┌─ Data provided

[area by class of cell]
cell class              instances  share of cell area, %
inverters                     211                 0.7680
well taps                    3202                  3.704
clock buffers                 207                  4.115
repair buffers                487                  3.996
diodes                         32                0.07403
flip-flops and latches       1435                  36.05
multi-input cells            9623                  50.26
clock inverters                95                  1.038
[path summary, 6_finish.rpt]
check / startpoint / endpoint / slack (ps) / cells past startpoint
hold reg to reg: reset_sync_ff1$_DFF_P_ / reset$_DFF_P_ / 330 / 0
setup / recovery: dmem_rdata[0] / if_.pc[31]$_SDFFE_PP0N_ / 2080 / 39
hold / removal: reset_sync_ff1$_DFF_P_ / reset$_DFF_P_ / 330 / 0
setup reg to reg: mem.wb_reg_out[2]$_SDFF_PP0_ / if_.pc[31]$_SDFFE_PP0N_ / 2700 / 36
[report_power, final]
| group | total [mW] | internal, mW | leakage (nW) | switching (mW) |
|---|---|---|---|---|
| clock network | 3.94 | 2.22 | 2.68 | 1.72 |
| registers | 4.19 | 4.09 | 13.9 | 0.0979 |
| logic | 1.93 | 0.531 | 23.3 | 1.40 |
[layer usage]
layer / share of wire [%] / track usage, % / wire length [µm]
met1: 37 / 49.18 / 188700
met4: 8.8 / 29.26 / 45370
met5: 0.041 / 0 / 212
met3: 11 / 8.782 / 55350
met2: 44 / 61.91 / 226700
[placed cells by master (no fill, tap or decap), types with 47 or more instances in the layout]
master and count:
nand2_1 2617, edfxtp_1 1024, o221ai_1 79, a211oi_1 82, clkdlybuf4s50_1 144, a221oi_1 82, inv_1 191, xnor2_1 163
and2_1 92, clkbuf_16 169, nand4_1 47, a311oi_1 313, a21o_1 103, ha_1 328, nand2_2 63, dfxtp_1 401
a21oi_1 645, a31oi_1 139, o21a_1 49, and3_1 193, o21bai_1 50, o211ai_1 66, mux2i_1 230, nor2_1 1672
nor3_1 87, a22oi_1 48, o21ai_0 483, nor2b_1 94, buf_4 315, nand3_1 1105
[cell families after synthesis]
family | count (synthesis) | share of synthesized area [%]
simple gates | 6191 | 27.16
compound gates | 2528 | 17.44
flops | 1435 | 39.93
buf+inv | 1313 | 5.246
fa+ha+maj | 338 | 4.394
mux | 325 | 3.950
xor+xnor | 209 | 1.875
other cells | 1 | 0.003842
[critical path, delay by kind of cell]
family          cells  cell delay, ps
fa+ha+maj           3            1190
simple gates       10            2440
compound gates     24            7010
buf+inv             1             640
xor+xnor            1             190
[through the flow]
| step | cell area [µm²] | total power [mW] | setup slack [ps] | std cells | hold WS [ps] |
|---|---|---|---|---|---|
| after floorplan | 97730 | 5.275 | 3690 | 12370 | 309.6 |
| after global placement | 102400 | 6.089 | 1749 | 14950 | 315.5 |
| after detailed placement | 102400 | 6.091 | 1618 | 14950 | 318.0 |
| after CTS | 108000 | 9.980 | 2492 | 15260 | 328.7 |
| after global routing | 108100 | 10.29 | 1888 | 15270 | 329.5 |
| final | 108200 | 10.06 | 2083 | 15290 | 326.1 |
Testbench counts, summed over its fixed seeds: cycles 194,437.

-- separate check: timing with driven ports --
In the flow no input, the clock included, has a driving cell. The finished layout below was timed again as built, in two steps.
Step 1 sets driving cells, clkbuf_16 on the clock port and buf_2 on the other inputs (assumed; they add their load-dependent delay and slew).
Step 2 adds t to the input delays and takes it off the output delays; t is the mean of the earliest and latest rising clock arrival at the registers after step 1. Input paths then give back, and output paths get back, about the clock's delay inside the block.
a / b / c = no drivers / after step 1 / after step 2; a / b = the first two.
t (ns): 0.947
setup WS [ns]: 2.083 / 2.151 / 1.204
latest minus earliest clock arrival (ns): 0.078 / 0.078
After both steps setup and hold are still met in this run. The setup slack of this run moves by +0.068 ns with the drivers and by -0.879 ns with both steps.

└─

[Problem statement] Where a line above includes "placement", copy that line.

[Exercise response]
| after global placement | 102400 | 6.089 | 1749 | 14950 | 315.5 |
| after detailed placement | 102400 | 6.091 | 1618 | 14950 | 318.0 |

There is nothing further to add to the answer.